**AIM OF THE TASK**
From the entries below, output the line with "3_5_place_dp | o_valid | 2 |" and each following line up to and including the line with "sky130_fd_sc_hd__a21oi_1 5, sky130_fd_sc_hd__a22o_1", exactly as written.

**RECORDED DATA**
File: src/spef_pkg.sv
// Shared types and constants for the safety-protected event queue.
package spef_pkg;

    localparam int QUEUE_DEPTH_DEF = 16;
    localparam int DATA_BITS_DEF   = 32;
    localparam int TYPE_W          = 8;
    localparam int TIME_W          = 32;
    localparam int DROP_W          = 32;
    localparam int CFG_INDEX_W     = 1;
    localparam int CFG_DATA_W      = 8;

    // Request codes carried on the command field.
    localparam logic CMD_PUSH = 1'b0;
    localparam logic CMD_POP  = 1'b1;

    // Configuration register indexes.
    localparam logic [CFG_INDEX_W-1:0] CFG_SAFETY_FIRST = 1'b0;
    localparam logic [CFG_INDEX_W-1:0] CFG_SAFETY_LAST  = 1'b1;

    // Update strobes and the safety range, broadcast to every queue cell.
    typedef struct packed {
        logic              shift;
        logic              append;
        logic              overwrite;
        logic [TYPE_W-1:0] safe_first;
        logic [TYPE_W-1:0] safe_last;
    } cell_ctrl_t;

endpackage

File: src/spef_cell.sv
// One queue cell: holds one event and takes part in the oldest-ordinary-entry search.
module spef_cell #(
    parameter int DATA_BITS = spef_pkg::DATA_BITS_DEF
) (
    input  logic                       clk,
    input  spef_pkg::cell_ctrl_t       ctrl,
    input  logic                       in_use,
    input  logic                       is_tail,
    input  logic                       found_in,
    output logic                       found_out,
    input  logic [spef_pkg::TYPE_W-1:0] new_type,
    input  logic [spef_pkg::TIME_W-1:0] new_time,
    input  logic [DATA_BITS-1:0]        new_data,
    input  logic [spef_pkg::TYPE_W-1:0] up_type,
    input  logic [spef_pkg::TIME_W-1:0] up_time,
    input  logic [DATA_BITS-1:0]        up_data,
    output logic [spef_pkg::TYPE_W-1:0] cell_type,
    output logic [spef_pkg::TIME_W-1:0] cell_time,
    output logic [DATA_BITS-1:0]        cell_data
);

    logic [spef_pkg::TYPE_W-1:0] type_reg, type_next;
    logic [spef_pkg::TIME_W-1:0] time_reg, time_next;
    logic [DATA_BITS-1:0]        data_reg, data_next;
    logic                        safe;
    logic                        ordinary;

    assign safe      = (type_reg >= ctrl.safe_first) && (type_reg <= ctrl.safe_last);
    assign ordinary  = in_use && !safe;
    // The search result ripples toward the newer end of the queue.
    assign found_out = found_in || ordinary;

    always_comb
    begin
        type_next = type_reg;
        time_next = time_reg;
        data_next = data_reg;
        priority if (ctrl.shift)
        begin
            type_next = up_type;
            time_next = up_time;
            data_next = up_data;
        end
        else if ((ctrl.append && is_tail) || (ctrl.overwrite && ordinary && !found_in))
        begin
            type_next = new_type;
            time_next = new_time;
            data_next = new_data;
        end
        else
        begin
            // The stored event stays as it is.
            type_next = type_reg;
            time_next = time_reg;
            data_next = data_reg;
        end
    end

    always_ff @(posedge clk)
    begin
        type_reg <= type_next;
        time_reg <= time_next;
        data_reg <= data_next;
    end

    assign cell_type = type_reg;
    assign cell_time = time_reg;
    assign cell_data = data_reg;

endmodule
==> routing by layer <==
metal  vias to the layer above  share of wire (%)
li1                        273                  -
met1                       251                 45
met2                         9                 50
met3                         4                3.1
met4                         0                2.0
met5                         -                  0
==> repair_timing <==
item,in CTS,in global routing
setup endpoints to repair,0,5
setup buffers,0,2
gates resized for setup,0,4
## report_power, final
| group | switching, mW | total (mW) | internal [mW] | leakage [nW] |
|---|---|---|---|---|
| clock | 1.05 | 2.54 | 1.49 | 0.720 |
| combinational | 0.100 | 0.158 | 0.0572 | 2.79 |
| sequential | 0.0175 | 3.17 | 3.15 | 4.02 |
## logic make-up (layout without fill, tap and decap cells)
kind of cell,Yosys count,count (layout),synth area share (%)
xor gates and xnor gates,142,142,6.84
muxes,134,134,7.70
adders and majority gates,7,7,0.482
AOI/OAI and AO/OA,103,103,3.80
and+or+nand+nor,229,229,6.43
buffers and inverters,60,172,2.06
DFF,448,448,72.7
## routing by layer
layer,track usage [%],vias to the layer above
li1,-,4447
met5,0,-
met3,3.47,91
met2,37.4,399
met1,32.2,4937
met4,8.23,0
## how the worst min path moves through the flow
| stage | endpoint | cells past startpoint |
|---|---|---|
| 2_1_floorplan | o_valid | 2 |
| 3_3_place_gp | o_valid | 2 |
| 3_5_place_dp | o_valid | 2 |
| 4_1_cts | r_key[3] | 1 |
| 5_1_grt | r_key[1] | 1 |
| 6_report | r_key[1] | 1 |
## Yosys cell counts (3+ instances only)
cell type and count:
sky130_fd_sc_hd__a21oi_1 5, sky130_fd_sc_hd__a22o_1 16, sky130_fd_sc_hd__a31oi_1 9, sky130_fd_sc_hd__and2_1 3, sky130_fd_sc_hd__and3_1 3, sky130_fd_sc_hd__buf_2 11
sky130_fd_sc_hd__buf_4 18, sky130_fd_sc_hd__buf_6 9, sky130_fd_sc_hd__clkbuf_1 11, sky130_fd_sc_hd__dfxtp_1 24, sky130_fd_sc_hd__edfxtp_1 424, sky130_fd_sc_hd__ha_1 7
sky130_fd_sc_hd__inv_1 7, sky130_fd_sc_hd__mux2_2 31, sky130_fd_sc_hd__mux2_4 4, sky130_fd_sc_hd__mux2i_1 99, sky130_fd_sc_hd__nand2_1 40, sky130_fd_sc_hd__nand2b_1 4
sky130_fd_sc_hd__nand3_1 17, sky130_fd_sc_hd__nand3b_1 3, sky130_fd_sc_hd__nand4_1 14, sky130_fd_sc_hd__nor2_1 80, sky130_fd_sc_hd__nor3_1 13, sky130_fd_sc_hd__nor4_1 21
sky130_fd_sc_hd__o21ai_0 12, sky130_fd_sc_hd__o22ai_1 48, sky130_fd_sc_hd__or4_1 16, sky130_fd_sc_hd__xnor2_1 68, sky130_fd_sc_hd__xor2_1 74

**WRITTEN REPLY**
| 3_5_place_dp | o_valid | 2 |
| 4_1_cts | r_key[3] | 1 |
| 5_1_grt | r_key[1] | 1 |
| 6_report | r_key[1] | 1 |
## Yosys cell counts (3+ instances only)
cell type and count:
sky130_fd_sc_hd__a21oi_1 5, sky130_fd_sc_hd__a22o_1 16, sky130_fd_sc_hd__a31oi_1 9, sky130_fd_sc_hd__and2_1 3, sky130_fd_sc_hd__and3_1 3, sky130_fd_sc_hd__buf_2 11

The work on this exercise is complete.